## Dataset
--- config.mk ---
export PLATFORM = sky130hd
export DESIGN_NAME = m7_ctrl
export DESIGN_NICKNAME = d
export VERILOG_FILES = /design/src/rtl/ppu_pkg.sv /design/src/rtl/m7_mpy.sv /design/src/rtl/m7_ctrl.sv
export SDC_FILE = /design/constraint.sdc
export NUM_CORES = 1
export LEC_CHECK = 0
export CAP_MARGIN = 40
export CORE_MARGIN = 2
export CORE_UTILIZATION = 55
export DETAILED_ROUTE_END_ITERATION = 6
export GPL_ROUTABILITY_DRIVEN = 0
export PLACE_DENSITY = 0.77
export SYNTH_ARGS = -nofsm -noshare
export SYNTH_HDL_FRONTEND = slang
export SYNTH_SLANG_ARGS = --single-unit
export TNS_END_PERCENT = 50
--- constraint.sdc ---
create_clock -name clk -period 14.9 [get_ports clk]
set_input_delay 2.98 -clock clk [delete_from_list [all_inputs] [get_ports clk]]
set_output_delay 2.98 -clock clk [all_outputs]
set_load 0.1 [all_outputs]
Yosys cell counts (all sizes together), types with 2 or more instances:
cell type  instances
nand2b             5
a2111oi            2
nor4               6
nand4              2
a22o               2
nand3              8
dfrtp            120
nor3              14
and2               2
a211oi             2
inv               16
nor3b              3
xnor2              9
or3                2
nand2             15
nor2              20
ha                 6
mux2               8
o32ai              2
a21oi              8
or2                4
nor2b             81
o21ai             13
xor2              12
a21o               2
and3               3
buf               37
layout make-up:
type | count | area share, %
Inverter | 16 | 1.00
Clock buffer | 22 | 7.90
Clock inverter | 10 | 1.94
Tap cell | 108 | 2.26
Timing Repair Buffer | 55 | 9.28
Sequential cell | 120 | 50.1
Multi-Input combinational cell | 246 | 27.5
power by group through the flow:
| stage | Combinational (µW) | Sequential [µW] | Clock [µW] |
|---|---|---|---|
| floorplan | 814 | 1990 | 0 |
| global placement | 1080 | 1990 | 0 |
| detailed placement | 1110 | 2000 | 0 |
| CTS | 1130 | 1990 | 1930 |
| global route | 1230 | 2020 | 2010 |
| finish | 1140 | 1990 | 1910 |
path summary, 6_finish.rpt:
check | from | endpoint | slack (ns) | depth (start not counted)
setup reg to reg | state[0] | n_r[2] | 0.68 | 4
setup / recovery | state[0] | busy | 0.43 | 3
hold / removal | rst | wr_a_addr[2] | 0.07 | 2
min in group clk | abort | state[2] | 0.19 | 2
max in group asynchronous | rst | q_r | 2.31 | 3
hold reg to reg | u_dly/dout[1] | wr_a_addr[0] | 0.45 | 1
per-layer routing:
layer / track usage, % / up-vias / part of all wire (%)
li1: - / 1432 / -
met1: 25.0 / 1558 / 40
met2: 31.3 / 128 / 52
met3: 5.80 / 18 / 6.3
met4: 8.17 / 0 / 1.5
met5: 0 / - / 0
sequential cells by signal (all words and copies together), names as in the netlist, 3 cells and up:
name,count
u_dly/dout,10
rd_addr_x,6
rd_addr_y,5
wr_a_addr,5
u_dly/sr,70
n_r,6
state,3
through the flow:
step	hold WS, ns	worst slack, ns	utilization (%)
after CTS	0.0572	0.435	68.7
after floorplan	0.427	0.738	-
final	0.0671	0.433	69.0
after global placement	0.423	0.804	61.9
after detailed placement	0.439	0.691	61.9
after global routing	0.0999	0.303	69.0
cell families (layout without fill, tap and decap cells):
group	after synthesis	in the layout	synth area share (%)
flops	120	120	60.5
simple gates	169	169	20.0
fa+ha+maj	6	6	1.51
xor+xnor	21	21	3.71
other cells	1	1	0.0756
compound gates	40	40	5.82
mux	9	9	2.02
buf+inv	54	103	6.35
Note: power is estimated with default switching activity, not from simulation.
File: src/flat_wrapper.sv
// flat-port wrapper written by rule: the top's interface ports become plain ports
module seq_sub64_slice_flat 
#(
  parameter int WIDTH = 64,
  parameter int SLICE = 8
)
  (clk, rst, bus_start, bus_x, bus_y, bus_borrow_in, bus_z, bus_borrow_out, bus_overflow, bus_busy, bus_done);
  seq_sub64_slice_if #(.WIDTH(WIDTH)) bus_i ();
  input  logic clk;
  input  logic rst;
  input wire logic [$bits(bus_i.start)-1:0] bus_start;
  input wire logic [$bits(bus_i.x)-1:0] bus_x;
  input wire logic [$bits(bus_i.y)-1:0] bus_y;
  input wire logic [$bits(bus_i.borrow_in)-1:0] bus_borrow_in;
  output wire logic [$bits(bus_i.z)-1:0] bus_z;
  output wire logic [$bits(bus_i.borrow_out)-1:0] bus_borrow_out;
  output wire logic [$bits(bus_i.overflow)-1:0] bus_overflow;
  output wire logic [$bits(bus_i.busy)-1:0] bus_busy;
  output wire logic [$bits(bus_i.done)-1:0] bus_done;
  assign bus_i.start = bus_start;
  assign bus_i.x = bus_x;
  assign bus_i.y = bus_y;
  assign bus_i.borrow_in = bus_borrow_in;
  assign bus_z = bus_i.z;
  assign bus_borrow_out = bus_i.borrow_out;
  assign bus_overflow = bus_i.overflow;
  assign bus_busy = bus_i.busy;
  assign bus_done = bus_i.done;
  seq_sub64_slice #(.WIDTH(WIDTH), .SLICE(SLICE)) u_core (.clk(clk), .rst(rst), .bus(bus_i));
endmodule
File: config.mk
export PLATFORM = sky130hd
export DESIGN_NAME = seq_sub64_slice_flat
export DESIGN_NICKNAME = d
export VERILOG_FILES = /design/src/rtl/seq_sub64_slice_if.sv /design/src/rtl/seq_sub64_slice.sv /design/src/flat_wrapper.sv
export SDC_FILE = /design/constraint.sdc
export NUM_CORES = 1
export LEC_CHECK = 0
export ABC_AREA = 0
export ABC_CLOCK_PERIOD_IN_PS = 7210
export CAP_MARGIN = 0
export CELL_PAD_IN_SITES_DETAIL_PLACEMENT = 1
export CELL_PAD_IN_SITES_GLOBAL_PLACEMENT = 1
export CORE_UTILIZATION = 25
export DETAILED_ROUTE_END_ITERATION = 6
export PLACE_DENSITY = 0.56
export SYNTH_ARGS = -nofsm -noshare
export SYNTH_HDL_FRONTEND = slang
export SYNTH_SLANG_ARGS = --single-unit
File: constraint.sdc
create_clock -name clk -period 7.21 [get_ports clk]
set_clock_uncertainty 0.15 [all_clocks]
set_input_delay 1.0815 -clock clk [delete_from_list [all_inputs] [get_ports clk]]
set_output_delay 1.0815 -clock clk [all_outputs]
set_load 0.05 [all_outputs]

## Problem requirements
Using the entries above, give again exactly the lines from the line holding "Yosys cell counts" through the line holding "Clock [µW] |". Include both end lines and nothing else.

## Answer box
Yosys cell counts (all sizes together), types with 2 or more instances:
cell type  instances
nand2b             5
a2111oi            2
nor4               6
nand4              2
a22o               2
nand3              8
dfrtp            120
nor3              14
and2               2
a211oi             2
inv               16
nor3b              3
xnor2              9
or3                2
nand2             15
nor2              20
ha                 6
mux2               8
o32ai              2
a21oi              8
or2                4
nor2b             81
o21ai             13
xor2              12
a21o               2
and3               3
buf               37
layout make-up:
type | count | area share, %
Inverter | 16 | 1.00
Clock buffer | 22 | 7.90
Clock inverter | 10 | 1.94
Tap cell | 108 | 2.26
Timing Repair Buffer | 55 | 9.28
Sequential cell | 120 | 50.1
Multi-Input combinational cell | 246 | 27.5
power by group through the flow:
| stage | Combinational (µW) | Sequential [µW] | Clock [µW] |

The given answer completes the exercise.